- _Task requirements_:
Please take the records that follow and repeat exactly the lines starting with the line with "## run 2: how" and going on through the line with "idx_r[15]$_DFFE_PP_ | state_r[5]$_SDFFE_PN0P_ | 12 |".

- _Exercise input_:
<<<<

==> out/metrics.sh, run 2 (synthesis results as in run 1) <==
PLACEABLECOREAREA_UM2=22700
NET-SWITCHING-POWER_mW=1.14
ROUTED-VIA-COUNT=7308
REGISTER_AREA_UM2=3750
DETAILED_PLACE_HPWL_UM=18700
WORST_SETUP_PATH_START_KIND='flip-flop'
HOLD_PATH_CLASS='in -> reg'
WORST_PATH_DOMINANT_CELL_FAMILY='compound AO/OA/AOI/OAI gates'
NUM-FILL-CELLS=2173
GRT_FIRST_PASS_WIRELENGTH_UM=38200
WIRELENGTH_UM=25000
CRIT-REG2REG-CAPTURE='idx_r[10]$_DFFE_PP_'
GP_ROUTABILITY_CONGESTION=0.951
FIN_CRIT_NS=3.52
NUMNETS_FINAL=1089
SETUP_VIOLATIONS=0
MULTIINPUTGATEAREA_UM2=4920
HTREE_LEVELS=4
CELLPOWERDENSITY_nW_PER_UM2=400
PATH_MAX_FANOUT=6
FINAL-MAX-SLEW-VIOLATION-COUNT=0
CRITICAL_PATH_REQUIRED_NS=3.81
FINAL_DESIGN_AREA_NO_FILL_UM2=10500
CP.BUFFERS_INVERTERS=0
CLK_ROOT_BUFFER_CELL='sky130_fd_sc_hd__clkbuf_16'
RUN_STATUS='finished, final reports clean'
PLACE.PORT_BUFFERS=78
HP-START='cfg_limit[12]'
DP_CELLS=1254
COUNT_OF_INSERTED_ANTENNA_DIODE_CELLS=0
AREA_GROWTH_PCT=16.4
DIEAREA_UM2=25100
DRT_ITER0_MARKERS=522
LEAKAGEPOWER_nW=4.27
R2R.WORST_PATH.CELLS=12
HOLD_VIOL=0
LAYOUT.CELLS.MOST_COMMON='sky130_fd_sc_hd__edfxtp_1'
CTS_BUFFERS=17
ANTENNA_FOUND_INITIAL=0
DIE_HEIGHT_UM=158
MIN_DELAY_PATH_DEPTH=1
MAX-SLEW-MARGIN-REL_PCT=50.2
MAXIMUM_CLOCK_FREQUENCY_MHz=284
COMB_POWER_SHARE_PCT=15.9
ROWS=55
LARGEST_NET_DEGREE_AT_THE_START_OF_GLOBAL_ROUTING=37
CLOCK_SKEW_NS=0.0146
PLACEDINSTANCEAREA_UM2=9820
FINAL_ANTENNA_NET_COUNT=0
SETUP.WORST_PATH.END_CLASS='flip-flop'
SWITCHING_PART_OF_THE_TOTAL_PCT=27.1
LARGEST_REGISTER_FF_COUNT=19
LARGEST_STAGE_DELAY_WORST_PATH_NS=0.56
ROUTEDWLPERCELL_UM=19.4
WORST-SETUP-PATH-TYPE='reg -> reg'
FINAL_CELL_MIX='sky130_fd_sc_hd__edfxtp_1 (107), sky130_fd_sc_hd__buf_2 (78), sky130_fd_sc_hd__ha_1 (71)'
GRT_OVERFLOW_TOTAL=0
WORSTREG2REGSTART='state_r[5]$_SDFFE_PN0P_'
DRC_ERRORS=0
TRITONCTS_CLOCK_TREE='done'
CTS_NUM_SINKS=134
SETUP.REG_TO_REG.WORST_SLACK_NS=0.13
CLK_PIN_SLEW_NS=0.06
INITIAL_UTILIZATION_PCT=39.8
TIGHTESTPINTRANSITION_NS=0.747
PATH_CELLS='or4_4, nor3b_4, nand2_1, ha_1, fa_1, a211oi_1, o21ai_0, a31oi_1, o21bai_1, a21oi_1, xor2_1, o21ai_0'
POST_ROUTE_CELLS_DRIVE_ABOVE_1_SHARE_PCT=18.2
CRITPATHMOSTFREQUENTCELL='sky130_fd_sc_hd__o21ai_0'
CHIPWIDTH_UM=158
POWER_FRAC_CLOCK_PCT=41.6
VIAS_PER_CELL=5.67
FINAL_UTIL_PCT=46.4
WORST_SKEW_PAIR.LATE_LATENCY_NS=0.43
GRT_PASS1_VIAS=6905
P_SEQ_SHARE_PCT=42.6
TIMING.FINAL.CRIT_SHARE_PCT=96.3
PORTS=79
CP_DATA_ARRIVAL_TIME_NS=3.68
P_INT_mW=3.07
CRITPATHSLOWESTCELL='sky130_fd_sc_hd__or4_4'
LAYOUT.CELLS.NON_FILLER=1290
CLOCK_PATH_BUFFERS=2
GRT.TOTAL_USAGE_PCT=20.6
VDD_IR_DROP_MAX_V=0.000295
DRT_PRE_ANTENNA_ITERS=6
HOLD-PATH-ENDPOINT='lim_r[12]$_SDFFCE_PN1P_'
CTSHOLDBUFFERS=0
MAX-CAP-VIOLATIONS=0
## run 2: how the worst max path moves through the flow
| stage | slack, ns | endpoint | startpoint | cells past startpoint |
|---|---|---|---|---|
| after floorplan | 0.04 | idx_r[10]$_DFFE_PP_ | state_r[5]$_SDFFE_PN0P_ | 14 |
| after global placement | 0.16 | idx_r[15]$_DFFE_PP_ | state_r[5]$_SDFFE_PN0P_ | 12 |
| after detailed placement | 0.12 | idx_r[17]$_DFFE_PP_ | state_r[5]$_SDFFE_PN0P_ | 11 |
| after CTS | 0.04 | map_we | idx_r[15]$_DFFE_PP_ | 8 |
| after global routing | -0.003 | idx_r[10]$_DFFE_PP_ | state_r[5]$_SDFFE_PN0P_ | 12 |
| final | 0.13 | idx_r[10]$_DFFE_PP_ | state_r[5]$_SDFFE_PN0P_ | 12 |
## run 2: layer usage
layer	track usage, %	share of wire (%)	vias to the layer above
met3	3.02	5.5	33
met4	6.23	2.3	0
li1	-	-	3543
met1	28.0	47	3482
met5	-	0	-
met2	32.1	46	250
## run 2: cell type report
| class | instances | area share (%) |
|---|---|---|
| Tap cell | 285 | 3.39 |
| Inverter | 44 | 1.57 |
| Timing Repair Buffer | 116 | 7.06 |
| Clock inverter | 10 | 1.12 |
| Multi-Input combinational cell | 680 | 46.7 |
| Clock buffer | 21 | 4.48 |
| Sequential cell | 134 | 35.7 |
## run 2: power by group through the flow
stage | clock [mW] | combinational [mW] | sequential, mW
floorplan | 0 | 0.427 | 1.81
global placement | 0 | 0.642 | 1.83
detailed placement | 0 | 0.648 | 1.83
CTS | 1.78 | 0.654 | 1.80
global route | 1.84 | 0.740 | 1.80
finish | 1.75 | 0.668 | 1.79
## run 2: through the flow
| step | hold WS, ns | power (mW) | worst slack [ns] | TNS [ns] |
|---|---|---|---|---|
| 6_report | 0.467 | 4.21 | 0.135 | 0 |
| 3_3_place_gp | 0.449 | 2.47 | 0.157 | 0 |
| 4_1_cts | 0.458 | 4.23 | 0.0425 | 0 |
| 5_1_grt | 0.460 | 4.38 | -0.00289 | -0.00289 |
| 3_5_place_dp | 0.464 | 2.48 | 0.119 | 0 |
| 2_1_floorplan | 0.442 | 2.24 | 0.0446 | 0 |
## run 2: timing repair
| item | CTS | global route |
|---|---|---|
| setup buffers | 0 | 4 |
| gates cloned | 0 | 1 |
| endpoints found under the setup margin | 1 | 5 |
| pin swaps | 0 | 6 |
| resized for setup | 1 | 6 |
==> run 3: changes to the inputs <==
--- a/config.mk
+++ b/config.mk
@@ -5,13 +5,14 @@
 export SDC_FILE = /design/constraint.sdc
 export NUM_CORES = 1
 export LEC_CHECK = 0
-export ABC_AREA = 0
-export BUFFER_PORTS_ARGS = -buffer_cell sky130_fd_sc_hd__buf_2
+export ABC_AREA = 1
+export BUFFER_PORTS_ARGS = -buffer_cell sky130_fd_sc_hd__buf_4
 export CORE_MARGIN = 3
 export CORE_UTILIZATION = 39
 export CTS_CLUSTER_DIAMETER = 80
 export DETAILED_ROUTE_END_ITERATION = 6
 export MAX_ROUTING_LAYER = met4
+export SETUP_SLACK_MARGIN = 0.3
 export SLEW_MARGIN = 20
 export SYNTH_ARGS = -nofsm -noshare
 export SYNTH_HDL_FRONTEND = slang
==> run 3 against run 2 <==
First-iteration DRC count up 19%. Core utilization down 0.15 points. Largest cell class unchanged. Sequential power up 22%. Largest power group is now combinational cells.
[config.mk]
export PLATFORM = sky130hd
export DESIGN_NAME = sparse_mask_bit_encoder
export DESIGN_NICKNAME = d
export VERILOG_FILES = /design/src/smbe_pkg.sv /design/src/smbe_bit_scan.sv /design/src/sparse_mask_bit_encoder.sv
export SDC_FILE = /design/constraint.sdc
export NUM_CORES = 1
export LEC_CHECK = 0
export BUFFER_PORTS_ARGS = -buffer_cell sky130_fd_sc_hd__buf_2
export CAP_MARGIN = 10
export CORE_UTILIZATION = 31
export DETAILED_ROUTE_END_ITERATION = 6
export SETUP_SLACK_MARGIN = 0.5
export SKIP_CTS_REPAIR_TIMING = 1
export SLEW_MARGIN = 10
export SYNTH_ARGS = -nofsm -noshare
export SYNTH_HDL_FRONTEND = slang
export SYNTH_HIERARCHICAL = 1
export SYNTH_SLANG_ARGS = --single-unit
[constraint.sdc]
create_clock -name clk -period 8.5 [get_ports clk]
set_clock_uncertainty 0.2 [all_clocks]
set_input_delay 1.7 -clock clk [delete_from_list [all_inputs] [get_ports clk]]
set_output_delay 1.7 -clock clk [all_outputs]
set_load 0.01 [all_outputs]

>>>>

- _Exercise answer_:
## run 2: how the worst max path moves through the flow
| stage | slack, ns | endpoint | startpoint | cells past startpoint |
|---|---|---|---|---|
| after floorplan | 0.04 | idx_r[10]$_DFFE_PP_ | state_r[5]$_SDFFE_PN0P_ | 14 |
| after global placement | 0.16 | idx_r[15]$_DFFE_PP_ | state_r[5]$_SDFFE_PN0P_ | 12 |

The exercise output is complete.